● **Activity**:
Where the line containing "wrap while running." appears in the records below, begin there and write out each line exactly until the last one, and nothing more.

Stored data entries:
● ● ● ●

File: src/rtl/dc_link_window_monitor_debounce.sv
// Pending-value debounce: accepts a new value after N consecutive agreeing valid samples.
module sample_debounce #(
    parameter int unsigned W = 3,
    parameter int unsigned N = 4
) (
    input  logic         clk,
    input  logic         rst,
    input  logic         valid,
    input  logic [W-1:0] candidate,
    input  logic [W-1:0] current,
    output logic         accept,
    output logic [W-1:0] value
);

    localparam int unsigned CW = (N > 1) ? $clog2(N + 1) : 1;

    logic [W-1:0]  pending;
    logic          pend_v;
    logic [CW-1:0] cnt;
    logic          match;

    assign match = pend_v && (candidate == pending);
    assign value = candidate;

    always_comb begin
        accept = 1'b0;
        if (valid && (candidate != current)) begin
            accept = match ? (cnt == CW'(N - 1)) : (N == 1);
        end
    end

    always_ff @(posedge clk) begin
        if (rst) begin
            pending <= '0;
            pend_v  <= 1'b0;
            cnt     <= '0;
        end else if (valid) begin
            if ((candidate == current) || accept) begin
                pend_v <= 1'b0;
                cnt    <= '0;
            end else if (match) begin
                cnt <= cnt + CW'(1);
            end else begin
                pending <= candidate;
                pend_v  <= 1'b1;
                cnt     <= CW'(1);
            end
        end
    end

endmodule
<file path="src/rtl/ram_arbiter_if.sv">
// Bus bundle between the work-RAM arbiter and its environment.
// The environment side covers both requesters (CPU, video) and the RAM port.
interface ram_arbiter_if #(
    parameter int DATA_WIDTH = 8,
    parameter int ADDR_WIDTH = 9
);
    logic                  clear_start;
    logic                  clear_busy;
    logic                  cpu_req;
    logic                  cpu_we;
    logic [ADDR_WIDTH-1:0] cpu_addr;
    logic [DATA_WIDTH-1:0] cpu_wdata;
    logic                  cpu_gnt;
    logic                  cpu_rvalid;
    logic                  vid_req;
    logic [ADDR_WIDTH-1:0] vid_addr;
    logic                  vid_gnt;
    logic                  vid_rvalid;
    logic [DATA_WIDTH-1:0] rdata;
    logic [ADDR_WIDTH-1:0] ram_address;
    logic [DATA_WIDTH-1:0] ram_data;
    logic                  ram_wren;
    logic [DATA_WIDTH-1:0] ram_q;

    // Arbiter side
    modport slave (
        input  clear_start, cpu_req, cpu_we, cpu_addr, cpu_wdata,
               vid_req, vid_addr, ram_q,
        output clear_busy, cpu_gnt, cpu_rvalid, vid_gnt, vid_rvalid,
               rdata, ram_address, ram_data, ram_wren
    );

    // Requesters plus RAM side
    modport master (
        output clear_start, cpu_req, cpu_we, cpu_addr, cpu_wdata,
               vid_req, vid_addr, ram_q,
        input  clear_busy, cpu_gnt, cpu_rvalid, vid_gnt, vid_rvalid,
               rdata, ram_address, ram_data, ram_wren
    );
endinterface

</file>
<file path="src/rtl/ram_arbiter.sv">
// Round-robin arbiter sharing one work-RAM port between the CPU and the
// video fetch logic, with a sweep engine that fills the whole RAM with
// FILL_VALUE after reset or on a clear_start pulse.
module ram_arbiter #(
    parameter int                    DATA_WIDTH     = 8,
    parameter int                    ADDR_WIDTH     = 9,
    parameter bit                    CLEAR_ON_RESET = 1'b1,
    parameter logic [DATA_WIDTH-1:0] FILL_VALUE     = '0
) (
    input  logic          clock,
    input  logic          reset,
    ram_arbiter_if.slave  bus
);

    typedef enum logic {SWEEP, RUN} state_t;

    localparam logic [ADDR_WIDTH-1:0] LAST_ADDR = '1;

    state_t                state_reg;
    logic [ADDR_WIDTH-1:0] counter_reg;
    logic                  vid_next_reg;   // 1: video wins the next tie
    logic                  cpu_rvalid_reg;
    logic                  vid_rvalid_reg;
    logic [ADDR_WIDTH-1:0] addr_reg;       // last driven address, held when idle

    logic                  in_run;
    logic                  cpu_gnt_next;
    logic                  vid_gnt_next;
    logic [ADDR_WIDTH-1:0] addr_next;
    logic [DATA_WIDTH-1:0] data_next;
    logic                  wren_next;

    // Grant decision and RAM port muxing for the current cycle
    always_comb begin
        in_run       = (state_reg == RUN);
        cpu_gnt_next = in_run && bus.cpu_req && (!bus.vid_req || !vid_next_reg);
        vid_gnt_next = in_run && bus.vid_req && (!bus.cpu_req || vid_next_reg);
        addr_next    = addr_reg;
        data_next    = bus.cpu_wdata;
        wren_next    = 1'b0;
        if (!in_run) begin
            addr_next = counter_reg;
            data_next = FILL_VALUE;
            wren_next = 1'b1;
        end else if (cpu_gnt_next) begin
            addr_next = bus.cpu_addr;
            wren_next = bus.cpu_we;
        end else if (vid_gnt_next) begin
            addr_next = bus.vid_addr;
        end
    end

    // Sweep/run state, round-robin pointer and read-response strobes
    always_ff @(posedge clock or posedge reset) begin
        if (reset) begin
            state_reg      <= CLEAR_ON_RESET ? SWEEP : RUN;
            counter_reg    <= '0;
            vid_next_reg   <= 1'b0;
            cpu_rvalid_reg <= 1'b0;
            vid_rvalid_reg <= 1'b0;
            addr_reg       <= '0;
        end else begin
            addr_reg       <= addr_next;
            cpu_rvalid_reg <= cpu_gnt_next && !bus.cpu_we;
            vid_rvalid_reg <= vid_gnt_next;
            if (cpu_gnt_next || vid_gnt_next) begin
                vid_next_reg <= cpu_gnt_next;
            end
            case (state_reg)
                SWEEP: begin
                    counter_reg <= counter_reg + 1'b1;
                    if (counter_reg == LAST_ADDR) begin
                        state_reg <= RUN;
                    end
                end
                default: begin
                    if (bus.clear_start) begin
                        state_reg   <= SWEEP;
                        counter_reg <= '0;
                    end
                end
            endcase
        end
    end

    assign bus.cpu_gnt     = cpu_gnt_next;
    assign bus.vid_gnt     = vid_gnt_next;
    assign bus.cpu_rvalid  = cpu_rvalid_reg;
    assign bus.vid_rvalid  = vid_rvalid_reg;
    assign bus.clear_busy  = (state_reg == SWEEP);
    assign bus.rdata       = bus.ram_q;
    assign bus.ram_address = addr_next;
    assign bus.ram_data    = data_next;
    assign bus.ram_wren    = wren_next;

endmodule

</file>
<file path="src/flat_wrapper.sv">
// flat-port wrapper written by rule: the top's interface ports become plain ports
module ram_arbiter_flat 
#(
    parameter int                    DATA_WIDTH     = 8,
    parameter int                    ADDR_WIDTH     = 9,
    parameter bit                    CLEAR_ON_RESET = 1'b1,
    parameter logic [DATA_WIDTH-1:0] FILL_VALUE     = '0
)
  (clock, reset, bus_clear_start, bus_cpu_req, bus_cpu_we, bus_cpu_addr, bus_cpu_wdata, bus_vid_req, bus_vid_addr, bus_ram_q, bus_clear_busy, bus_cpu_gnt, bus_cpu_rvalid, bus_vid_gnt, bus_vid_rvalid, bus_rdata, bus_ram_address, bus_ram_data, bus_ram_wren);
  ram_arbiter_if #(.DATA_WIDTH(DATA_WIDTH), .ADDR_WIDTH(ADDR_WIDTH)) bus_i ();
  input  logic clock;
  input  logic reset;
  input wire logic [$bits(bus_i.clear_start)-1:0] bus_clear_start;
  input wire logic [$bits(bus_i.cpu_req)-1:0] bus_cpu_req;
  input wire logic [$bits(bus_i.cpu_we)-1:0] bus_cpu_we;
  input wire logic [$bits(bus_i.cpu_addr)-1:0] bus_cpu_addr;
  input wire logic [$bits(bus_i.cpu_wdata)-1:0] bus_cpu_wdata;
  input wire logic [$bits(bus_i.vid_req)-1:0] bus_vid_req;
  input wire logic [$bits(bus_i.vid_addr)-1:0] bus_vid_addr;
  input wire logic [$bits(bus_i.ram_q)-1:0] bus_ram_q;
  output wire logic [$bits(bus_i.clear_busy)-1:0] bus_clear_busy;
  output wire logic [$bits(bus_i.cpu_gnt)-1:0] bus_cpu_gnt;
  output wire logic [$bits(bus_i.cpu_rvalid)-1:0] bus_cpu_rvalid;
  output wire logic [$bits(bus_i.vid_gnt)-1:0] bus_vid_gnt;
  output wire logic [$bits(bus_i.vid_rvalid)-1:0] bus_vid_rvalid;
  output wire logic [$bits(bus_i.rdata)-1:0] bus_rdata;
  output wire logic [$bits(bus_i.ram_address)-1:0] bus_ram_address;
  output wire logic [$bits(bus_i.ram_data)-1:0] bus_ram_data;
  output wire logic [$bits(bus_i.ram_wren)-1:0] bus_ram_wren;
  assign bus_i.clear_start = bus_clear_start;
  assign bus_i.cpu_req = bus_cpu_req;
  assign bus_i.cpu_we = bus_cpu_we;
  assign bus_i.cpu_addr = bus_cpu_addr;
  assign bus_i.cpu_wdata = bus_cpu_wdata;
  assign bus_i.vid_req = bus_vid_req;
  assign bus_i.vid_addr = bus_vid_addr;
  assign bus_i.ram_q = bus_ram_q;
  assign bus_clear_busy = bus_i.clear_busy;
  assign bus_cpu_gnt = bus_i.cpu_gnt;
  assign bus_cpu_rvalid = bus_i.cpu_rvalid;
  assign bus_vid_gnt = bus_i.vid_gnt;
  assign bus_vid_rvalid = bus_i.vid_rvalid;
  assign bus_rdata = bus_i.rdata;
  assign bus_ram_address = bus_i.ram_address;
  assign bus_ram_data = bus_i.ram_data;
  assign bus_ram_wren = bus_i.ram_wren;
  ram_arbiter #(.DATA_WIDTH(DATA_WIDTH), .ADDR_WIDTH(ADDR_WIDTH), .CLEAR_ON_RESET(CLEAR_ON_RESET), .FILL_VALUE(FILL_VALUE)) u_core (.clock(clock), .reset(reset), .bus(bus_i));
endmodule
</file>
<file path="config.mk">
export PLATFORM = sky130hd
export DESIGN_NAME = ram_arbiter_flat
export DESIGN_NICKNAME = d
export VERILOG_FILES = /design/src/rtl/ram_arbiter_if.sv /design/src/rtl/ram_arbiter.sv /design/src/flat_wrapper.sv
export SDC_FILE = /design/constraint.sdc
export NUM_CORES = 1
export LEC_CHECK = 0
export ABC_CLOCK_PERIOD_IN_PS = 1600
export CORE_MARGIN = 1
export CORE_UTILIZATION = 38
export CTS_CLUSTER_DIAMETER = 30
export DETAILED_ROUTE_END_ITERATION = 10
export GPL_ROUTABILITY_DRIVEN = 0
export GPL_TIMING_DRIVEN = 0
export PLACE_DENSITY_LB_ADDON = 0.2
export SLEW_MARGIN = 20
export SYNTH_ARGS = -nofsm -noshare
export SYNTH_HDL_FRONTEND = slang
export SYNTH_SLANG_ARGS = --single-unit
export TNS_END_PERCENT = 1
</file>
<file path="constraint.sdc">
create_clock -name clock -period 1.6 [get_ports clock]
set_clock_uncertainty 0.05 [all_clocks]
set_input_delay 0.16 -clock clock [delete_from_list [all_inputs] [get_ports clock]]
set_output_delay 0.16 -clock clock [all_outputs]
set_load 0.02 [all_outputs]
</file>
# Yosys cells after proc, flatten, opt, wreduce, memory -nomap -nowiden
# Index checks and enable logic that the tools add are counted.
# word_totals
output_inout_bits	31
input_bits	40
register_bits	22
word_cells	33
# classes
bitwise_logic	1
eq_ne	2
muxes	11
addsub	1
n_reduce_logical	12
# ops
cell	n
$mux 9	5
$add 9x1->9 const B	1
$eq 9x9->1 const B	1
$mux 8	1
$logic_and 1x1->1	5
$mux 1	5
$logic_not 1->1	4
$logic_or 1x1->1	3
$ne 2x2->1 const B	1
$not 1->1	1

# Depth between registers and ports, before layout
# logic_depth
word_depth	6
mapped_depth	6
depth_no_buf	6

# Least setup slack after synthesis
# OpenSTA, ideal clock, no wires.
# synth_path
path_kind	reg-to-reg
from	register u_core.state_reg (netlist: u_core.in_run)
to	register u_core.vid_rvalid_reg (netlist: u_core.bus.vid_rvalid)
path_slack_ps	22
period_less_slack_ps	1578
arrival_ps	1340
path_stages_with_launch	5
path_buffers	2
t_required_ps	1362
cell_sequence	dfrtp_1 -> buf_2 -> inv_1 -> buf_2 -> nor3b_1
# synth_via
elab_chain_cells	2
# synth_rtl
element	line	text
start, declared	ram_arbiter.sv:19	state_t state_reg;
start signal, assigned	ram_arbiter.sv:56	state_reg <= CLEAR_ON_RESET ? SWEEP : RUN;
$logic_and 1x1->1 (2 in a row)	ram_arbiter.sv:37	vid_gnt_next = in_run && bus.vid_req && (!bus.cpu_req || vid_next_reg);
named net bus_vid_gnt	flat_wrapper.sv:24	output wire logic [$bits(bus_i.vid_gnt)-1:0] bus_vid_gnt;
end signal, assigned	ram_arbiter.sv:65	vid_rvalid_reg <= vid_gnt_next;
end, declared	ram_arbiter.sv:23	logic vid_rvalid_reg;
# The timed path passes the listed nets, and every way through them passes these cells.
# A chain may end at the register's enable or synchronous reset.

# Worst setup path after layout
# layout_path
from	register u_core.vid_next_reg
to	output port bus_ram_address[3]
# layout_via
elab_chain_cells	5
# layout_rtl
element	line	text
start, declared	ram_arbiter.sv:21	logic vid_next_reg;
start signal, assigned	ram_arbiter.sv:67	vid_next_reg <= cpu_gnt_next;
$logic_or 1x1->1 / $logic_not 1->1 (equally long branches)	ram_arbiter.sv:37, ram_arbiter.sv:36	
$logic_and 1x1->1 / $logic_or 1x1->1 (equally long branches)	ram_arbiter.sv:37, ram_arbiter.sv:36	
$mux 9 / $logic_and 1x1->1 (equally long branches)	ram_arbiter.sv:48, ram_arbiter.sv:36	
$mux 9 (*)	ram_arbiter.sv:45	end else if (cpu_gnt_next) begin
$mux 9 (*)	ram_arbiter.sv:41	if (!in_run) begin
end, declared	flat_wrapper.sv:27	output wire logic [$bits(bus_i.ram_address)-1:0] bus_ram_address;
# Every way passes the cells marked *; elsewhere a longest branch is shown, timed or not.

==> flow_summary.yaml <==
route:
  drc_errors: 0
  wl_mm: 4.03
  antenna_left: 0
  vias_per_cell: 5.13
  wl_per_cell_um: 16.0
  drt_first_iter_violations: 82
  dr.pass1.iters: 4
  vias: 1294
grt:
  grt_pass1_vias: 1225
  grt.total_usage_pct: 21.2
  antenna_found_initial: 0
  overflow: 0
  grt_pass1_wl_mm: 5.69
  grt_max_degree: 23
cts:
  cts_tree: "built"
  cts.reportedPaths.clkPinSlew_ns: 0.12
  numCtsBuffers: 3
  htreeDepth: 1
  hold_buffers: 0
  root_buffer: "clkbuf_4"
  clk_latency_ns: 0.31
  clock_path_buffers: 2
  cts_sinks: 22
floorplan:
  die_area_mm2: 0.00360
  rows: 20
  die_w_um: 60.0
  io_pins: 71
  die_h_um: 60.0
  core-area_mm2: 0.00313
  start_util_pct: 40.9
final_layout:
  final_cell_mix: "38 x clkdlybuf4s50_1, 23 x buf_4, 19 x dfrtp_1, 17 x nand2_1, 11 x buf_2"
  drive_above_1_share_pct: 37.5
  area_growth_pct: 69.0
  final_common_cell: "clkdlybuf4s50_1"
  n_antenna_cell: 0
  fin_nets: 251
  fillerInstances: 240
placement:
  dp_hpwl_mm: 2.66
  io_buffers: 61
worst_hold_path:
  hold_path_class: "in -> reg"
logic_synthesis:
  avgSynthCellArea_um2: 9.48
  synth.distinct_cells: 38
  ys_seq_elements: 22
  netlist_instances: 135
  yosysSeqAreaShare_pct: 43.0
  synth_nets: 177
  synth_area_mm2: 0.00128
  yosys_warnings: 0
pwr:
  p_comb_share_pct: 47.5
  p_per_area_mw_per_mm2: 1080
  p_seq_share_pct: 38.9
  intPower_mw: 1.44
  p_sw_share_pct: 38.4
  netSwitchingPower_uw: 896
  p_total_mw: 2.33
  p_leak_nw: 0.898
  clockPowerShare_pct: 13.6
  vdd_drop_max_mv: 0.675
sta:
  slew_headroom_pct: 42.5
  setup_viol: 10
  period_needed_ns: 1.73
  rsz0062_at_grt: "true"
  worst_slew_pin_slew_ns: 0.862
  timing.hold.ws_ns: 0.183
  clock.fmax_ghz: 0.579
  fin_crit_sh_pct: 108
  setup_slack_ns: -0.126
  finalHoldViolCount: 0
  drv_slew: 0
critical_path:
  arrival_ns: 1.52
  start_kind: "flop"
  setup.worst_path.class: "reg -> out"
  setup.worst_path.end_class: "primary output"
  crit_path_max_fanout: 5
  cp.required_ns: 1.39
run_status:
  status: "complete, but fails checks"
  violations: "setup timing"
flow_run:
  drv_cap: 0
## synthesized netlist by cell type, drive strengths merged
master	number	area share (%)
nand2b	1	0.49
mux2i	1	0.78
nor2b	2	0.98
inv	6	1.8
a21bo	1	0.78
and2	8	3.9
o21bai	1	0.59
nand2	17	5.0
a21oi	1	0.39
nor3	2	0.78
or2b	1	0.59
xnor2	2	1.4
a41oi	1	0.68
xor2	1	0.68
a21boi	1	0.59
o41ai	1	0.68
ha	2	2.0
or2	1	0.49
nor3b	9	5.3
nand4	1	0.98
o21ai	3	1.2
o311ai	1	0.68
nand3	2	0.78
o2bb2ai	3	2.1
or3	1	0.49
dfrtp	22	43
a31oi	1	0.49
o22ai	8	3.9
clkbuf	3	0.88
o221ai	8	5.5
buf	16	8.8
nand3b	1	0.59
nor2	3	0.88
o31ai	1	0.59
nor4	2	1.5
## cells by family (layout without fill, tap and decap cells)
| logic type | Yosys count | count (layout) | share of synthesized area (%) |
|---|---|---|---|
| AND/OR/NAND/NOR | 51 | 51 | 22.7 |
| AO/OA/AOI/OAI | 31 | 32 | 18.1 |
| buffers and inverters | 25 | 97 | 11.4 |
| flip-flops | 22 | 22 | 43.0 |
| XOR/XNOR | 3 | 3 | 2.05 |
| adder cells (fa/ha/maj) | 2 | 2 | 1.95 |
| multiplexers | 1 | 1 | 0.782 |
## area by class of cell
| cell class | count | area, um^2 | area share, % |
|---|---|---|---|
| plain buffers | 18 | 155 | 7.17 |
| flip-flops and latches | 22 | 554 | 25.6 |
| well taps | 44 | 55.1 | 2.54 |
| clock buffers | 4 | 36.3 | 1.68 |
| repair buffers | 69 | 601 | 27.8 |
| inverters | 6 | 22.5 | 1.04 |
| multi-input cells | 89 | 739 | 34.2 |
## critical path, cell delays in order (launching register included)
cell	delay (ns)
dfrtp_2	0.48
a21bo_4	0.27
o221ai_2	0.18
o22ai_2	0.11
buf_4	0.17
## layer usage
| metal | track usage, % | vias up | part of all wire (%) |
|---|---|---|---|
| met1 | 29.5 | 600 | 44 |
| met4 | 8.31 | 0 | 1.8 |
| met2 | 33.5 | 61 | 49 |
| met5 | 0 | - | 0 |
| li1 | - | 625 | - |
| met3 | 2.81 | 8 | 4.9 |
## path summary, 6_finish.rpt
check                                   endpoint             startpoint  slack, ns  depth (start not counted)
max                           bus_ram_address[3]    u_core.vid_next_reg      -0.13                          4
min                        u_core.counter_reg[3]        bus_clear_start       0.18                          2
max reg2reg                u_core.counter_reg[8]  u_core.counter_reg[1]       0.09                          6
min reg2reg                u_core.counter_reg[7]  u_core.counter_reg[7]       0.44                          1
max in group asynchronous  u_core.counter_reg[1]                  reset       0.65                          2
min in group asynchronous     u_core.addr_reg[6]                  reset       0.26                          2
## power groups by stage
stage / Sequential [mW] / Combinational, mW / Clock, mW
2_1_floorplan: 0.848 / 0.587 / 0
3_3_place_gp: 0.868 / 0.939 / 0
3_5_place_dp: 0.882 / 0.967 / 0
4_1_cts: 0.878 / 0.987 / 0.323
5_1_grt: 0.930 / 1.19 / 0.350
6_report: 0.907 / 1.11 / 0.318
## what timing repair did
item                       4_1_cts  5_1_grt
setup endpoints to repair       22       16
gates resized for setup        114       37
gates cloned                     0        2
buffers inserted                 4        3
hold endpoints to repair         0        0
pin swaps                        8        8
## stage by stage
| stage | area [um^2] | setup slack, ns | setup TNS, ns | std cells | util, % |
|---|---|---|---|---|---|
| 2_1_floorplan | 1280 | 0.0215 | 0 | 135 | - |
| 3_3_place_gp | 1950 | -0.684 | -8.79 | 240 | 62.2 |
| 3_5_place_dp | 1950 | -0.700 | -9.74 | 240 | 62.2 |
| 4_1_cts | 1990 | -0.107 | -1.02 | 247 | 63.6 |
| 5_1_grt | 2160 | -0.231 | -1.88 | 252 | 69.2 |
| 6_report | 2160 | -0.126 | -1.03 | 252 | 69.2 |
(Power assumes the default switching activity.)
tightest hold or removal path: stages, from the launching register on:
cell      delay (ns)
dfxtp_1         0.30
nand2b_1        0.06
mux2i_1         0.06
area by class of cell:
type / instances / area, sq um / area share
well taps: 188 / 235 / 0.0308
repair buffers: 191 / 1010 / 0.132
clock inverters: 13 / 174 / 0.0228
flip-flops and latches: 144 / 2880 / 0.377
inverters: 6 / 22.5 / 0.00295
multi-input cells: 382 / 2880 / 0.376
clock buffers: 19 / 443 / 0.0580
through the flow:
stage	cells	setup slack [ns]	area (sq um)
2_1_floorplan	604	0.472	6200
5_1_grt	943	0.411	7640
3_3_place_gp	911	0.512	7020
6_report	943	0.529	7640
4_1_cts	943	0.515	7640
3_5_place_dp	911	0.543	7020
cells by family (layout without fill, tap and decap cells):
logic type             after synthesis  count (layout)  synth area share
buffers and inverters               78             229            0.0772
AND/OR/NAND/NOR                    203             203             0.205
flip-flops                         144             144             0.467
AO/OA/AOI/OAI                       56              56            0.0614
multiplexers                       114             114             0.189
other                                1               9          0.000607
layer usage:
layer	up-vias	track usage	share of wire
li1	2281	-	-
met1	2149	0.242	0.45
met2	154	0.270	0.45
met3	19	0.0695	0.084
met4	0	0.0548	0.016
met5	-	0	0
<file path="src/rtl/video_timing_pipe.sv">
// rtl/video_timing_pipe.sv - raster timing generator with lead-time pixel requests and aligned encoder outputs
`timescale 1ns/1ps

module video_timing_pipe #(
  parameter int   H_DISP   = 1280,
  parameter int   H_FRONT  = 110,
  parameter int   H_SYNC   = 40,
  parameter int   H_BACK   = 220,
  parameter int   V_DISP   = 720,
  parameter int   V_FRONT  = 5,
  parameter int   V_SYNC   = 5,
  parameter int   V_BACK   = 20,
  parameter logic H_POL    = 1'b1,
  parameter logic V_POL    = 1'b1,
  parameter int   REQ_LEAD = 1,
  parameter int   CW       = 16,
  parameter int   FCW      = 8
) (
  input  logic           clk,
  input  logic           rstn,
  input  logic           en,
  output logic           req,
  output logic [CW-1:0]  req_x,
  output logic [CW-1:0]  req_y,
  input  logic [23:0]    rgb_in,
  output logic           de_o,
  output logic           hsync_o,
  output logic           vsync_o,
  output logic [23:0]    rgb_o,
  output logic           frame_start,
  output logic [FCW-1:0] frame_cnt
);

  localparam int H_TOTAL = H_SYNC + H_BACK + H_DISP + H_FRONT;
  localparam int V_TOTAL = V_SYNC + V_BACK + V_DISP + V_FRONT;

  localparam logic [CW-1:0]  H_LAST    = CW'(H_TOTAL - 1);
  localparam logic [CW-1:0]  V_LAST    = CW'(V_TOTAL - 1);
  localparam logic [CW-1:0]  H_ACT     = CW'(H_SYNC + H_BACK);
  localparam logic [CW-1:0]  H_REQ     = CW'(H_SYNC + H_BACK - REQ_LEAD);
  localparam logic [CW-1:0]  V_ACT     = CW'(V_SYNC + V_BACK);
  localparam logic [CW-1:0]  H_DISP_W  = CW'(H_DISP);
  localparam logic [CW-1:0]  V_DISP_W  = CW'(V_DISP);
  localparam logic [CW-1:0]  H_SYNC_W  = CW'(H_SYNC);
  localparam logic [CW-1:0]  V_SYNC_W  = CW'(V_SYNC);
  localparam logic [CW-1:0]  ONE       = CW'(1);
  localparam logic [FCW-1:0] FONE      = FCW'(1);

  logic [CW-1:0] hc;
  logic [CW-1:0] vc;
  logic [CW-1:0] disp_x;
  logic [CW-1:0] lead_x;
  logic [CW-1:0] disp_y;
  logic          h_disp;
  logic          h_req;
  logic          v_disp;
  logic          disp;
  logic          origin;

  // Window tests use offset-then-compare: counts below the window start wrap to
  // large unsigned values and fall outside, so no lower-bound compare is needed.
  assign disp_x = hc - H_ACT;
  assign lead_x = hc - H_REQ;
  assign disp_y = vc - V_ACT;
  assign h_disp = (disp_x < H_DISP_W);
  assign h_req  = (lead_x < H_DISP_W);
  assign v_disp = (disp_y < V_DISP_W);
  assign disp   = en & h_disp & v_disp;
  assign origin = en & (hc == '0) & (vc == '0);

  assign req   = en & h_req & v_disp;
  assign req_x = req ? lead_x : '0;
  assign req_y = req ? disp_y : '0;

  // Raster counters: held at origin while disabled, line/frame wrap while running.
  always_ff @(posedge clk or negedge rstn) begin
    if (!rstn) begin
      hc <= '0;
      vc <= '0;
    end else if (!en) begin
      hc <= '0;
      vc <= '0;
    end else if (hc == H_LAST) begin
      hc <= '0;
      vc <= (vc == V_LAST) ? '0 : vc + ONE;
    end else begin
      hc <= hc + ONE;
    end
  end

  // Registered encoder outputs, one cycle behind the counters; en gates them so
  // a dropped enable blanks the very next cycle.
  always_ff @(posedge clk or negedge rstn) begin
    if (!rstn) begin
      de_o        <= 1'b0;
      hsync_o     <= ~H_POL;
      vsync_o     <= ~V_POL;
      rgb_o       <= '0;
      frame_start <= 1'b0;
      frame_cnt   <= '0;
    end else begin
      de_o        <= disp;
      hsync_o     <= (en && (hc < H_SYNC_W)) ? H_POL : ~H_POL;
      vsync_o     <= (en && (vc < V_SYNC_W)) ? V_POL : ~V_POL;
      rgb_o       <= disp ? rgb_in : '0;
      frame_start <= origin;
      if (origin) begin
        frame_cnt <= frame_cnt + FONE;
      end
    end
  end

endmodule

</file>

● ● ● ●

● **Response**:
  // Raster counters: held at origin while disabled, line/frame wrap while running.
  always_ff @(posedge clk or negedge rstn) begin
    if (!rstn) begin
      hc <= '0;
      vc <= '0;
    end else if (!en) begin
      hc <= '0;
      vc <= '0;
    end else if (hc == H_LAST) begin
      hc <= '0;
      vc <= (vc == V_LAST) ? '0 : vc + ONE;
    end else begin
      hc <= hc + ONE;
    end
  end

  // Registered encoder outputs, one cycle behind the counters; en gates them so
  // a dropped enable blanks the very next cycle.
  always_ff @(posedge clk or negedge rstn) begin
    if (!rstn) begin
      de_o        <= 1'b0;
      hsync_o     <= ~H_POL;
      vsync_o     <= ~V_POL;
      rgb_o       <= '0;
      frame_start <= 1'b0;
      frame_cnt   <= '0;
    end else begin
      de_o        <= disp;
      hsync_o     <= (en && (hc < H_SYNC_W)) ? H_POL : ~H_POL;
      vsync_o     <= (en && (vc < V_SYNC_W)) ? V_POL : ~V_POL;
      rgb_o       <= disp ? rgb_in : '0;
      frame_start <= origin;
      if (origin) begin
        frame_cnt <= frame_cnt + FONE;
      end
    end
  end

endmodule

</file>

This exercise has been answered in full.